PROMPT: Write out again, exactly, the lines below starting at the one with "Depth in word-level" and ending at the one with "Cells in the longest".

Dataset entries
++++++++
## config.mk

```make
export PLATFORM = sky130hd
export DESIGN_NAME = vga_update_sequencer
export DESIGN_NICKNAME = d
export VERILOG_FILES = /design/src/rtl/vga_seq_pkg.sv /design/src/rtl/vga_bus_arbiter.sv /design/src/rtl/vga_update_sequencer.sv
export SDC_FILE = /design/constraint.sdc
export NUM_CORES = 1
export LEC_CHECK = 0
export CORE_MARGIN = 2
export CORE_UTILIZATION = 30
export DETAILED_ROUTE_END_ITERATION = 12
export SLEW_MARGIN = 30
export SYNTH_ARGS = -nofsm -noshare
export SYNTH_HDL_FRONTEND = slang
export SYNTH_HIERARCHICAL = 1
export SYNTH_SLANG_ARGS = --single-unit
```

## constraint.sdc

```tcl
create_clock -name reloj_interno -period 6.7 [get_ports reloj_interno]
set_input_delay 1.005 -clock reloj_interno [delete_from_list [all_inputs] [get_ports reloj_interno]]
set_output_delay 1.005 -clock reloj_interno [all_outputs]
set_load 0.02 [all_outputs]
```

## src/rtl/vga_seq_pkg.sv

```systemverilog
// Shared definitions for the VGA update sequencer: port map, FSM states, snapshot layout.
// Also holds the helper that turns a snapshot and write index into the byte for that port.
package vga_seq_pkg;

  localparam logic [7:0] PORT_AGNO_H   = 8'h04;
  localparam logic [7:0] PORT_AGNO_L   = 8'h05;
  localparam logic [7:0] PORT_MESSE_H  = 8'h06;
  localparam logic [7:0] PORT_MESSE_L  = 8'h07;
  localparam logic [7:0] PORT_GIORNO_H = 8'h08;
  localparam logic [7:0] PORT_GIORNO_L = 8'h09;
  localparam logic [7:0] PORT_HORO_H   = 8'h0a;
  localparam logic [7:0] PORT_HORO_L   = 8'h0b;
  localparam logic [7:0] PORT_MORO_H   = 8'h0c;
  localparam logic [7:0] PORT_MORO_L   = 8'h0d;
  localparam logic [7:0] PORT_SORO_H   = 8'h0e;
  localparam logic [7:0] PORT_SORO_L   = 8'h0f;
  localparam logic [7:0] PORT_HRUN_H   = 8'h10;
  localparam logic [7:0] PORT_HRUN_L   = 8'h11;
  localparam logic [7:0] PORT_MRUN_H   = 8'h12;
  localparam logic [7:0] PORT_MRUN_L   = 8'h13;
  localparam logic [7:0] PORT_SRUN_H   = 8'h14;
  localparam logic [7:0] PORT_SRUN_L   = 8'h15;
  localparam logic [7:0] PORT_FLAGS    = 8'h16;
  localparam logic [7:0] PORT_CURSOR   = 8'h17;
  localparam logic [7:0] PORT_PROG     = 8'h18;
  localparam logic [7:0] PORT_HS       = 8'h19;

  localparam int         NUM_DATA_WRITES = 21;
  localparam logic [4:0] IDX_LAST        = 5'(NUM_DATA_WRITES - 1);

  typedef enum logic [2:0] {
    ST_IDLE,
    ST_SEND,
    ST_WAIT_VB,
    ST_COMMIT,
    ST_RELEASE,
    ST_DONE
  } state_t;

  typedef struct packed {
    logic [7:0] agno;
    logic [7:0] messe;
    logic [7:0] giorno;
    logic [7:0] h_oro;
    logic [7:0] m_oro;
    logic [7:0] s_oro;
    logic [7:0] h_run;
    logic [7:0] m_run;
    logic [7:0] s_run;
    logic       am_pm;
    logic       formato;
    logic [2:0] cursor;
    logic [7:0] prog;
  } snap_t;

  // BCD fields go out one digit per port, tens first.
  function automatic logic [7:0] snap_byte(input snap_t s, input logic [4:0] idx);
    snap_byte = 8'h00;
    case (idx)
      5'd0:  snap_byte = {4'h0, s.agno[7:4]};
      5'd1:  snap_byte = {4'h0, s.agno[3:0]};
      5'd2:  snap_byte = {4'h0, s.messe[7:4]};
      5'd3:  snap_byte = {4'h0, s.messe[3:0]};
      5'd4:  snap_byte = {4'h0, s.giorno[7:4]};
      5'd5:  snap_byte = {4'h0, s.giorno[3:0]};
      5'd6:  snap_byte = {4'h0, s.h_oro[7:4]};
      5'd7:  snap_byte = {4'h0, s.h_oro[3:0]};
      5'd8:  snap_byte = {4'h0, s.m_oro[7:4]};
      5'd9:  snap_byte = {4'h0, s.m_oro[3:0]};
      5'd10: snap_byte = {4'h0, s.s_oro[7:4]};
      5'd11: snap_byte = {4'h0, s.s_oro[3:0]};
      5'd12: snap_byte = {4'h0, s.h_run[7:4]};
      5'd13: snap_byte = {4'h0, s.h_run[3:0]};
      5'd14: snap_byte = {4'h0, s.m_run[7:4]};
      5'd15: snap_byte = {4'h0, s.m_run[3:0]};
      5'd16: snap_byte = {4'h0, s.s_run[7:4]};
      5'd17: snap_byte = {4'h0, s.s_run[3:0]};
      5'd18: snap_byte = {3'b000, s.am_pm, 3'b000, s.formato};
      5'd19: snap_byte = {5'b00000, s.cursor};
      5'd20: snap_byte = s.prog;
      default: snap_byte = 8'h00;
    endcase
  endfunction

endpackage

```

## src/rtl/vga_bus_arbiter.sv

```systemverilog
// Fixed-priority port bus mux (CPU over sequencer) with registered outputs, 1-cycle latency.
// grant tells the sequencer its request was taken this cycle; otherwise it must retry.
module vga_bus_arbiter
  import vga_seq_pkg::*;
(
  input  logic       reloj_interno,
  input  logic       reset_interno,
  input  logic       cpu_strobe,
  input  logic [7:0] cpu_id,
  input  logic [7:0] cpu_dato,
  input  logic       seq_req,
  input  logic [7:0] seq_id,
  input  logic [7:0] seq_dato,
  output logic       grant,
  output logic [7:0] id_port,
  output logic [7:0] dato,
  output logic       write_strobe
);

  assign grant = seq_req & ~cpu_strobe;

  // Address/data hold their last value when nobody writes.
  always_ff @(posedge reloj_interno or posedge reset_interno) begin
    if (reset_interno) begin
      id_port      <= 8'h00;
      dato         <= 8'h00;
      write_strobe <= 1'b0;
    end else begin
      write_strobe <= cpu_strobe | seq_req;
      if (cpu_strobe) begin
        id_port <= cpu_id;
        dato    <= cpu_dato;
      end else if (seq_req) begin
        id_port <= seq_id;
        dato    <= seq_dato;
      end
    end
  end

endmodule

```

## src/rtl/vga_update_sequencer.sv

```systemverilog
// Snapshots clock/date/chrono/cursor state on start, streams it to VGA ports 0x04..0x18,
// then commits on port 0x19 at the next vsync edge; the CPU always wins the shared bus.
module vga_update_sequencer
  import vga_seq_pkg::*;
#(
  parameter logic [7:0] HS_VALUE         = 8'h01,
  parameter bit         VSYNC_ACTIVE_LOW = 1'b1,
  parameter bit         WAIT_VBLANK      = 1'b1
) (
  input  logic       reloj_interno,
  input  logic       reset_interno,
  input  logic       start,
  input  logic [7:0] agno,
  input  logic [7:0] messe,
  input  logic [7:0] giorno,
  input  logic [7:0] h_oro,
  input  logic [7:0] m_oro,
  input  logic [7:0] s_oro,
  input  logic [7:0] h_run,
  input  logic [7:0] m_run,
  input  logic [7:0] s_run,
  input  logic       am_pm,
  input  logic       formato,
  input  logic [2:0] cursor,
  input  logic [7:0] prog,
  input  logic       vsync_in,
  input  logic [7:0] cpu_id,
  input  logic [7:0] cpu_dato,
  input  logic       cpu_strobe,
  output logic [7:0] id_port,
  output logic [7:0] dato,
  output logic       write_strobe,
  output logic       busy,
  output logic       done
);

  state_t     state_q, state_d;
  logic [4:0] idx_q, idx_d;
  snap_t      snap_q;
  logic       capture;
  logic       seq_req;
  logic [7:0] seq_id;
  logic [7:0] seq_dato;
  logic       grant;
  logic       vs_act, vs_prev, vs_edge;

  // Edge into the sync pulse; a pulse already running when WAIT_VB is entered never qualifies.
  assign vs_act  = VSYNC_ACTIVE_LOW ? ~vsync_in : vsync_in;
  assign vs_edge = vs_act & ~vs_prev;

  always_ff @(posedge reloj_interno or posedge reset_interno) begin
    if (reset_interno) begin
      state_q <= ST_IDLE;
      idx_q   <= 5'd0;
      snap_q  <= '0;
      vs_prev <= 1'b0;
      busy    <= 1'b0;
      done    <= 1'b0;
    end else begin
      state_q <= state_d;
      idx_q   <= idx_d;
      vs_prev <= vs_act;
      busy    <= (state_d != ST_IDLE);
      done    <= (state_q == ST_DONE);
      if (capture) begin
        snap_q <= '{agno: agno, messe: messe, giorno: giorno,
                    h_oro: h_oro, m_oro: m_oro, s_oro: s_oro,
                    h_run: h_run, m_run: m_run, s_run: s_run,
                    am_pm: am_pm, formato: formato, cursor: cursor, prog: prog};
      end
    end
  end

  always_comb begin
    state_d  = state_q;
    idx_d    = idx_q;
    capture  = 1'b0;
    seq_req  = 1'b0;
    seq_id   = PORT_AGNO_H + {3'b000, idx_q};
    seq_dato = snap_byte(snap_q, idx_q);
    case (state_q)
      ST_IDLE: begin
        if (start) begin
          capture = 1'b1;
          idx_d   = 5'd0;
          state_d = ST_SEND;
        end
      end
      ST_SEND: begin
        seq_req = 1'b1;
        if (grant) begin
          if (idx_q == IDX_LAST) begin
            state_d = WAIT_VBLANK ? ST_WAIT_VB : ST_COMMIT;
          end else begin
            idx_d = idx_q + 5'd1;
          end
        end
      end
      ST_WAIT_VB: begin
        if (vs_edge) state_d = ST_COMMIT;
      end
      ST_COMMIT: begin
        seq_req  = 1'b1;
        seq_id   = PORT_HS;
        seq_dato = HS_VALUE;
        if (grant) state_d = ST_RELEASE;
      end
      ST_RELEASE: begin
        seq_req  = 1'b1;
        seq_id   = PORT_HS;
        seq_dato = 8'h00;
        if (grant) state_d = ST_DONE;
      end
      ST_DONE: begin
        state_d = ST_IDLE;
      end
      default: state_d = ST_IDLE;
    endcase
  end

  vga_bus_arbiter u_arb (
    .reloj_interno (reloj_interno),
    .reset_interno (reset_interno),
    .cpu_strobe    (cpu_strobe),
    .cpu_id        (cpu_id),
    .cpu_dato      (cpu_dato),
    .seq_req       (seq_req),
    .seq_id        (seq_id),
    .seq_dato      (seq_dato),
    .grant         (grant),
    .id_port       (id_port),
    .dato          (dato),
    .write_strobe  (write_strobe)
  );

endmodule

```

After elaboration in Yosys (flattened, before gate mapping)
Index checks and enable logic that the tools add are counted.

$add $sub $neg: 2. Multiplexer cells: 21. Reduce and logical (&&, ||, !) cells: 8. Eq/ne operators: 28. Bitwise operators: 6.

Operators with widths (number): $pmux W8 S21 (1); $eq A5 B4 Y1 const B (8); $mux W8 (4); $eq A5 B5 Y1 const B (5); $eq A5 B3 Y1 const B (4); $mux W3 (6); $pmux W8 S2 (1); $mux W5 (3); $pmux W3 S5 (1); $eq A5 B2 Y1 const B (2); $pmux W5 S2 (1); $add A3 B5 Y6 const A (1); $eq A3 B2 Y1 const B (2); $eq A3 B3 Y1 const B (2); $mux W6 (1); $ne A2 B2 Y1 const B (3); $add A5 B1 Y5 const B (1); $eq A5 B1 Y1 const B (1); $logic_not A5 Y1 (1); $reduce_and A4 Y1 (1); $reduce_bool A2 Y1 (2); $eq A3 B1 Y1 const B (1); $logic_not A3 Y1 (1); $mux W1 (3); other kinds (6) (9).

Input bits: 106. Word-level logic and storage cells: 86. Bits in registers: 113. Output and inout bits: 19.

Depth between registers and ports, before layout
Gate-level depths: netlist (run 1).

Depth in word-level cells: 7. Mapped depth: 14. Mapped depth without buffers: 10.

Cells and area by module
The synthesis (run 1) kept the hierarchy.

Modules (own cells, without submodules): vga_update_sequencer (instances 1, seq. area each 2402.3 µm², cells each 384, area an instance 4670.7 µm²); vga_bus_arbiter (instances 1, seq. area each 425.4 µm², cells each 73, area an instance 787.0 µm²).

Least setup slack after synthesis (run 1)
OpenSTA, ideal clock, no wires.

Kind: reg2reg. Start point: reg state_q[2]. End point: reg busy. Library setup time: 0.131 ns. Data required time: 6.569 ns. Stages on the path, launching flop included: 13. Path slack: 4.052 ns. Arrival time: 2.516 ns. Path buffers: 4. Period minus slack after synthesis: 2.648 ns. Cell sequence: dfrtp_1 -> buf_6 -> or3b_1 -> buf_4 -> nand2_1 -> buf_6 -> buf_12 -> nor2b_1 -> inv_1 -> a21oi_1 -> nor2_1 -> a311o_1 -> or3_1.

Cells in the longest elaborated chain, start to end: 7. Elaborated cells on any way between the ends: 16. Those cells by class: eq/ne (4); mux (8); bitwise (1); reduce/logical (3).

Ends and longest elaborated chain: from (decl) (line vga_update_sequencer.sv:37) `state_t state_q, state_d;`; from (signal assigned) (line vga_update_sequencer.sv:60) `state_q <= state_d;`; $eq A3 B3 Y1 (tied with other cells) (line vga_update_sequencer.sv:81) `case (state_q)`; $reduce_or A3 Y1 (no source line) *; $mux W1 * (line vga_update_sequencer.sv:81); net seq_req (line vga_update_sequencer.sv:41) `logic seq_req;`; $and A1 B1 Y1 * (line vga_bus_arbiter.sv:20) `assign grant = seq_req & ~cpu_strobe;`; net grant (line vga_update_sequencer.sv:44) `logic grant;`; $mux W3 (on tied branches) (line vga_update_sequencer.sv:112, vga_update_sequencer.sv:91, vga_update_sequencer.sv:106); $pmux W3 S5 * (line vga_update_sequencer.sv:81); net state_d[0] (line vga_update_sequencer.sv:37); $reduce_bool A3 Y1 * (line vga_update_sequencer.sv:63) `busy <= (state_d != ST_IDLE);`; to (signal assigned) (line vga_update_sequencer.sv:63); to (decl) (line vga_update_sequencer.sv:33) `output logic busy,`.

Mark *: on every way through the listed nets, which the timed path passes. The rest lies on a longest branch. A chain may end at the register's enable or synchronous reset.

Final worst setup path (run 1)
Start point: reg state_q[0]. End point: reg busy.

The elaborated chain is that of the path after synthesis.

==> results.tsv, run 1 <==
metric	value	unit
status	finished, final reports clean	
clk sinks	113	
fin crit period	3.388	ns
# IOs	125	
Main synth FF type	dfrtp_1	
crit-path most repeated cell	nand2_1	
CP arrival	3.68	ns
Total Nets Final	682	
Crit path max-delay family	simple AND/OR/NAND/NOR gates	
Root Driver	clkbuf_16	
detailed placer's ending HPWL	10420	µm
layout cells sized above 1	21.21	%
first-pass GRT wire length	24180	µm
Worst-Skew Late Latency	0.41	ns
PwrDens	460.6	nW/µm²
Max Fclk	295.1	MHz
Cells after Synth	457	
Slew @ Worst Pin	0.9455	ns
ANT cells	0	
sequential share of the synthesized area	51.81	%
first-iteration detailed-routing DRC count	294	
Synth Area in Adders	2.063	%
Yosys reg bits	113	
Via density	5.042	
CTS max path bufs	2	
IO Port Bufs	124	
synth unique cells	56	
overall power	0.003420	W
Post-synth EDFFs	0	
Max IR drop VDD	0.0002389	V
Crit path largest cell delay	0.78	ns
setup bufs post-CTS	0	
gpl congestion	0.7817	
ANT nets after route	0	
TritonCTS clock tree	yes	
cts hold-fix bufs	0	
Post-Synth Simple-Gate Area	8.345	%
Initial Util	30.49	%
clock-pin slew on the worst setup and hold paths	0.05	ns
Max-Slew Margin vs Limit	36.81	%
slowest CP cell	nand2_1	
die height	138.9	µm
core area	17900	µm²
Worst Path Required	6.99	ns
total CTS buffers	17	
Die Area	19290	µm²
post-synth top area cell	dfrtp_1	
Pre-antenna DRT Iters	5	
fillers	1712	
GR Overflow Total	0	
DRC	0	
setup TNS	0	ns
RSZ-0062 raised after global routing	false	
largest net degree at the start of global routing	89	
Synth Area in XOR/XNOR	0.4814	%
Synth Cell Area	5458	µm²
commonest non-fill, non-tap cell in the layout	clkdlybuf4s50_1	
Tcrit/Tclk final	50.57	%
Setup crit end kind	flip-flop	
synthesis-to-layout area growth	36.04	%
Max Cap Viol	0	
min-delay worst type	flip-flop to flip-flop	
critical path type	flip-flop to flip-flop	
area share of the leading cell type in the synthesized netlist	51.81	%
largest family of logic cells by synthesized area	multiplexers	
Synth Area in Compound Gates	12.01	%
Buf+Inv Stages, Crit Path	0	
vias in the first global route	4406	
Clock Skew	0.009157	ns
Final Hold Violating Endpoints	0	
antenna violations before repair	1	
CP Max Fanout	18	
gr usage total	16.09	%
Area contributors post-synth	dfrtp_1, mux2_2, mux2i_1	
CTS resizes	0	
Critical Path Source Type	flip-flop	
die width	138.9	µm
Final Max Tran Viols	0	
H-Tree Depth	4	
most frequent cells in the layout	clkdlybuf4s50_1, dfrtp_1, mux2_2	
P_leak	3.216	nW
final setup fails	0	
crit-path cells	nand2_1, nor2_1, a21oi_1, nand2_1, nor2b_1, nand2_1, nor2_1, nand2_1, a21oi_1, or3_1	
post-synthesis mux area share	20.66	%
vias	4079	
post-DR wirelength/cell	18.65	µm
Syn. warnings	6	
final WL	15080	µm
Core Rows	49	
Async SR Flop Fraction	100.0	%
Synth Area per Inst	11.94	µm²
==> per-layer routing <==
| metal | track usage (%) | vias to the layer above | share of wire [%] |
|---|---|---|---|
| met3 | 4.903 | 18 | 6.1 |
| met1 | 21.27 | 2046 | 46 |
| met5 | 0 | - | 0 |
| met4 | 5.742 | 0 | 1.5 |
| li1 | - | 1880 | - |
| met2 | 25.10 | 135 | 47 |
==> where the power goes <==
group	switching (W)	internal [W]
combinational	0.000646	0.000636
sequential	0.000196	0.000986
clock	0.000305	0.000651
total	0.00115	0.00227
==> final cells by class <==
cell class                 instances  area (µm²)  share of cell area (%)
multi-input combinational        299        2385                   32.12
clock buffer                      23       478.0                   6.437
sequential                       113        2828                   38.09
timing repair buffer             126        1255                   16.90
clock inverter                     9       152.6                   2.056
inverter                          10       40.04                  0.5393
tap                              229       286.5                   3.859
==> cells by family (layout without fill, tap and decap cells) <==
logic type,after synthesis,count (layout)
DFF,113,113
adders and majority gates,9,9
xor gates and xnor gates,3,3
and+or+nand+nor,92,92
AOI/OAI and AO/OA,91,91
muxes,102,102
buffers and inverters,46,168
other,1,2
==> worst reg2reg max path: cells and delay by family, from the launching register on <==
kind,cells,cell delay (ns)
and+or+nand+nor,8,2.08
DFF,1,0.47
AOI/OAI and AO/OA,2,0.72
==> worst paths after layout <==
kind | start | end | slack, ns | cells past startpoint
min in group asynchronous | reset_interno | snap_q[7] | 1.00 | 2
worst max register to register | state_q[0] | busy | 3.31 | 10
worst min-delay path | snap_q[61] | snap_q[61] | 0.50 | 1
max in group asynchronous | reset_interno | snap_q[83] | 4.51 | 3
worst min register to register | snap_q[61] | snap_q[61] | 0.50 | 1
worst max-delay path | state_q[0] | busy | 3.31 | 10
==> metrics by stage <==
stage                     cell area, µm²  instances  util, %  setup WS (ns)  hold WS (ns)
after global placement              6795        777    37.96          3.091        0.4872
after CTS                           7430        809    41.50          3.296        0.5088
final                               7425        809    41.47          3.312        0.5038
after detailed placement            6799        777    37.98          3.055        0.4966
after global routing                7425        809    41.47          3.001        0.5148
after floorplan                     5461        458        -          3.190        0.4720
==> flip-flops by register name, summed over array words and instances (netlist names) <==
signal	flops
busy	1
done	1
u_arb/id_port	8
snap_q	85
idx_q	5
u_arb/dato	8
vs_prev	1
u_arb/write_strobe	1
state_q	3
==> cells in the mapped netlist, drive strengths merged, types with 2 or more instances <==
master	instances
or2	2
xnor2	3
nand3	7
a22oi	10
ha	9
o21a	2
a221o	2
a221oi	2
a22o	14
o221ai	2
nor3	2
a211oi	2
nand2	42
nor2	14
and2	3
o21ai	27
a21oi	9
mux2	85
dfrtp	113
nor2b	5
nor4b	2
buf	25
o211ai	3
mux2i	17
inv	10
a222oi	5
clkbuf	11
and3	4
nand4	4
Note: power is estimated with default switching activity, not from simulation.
++++++++
PROBLEM SOLUTION:
Depth in word-level cells: 7. Mapped depth: 14. Mapped depth without buffers: 10.

Cells and area by module
The synthesis (run 1) kept the hierarchy.

Modules (own cells, without submodules): vga_update_sequencer (instances 1, seq. area each 2402.3 µm², cells each 384, area an instance 4670.7 µm²); vga_bus_arbiter (instances 1, seq. area each 425.4 µm², cells each 73, area an instance 787.0 µm²).

Least setup slack after synthesis (run 1)
OpenSTA, ideal clock, no wires.

Kind: reg2reg. Start point: reg state_q[2]. End point: reg busy. Library setup time: 0.131 ns. Data required time: 6.569 ns. Stages on the path, launching flop included: 13. Path slack: 4.052 ns. Arrival time: 2.516 ns. Path buffers: 4. Period minus slack after synthesis: 2.648 ns. Cell sequence: dfrtp_1 -> buf_6 -> or3b_1 -> buf_4 -> nand2_1 -> buf_6 -> buf_12 -> nor2b_1 -> inv_1 -> a21oi_1 -> nor2_1 -> a311o_1 -> or3_1.

Cells in the longest elaborated chain, start to end: 7. Elaborated cells on any way between the ends: 16. Those cells by class: eq/ne (4); mux (8); bitwise (1); reduce/logical (3).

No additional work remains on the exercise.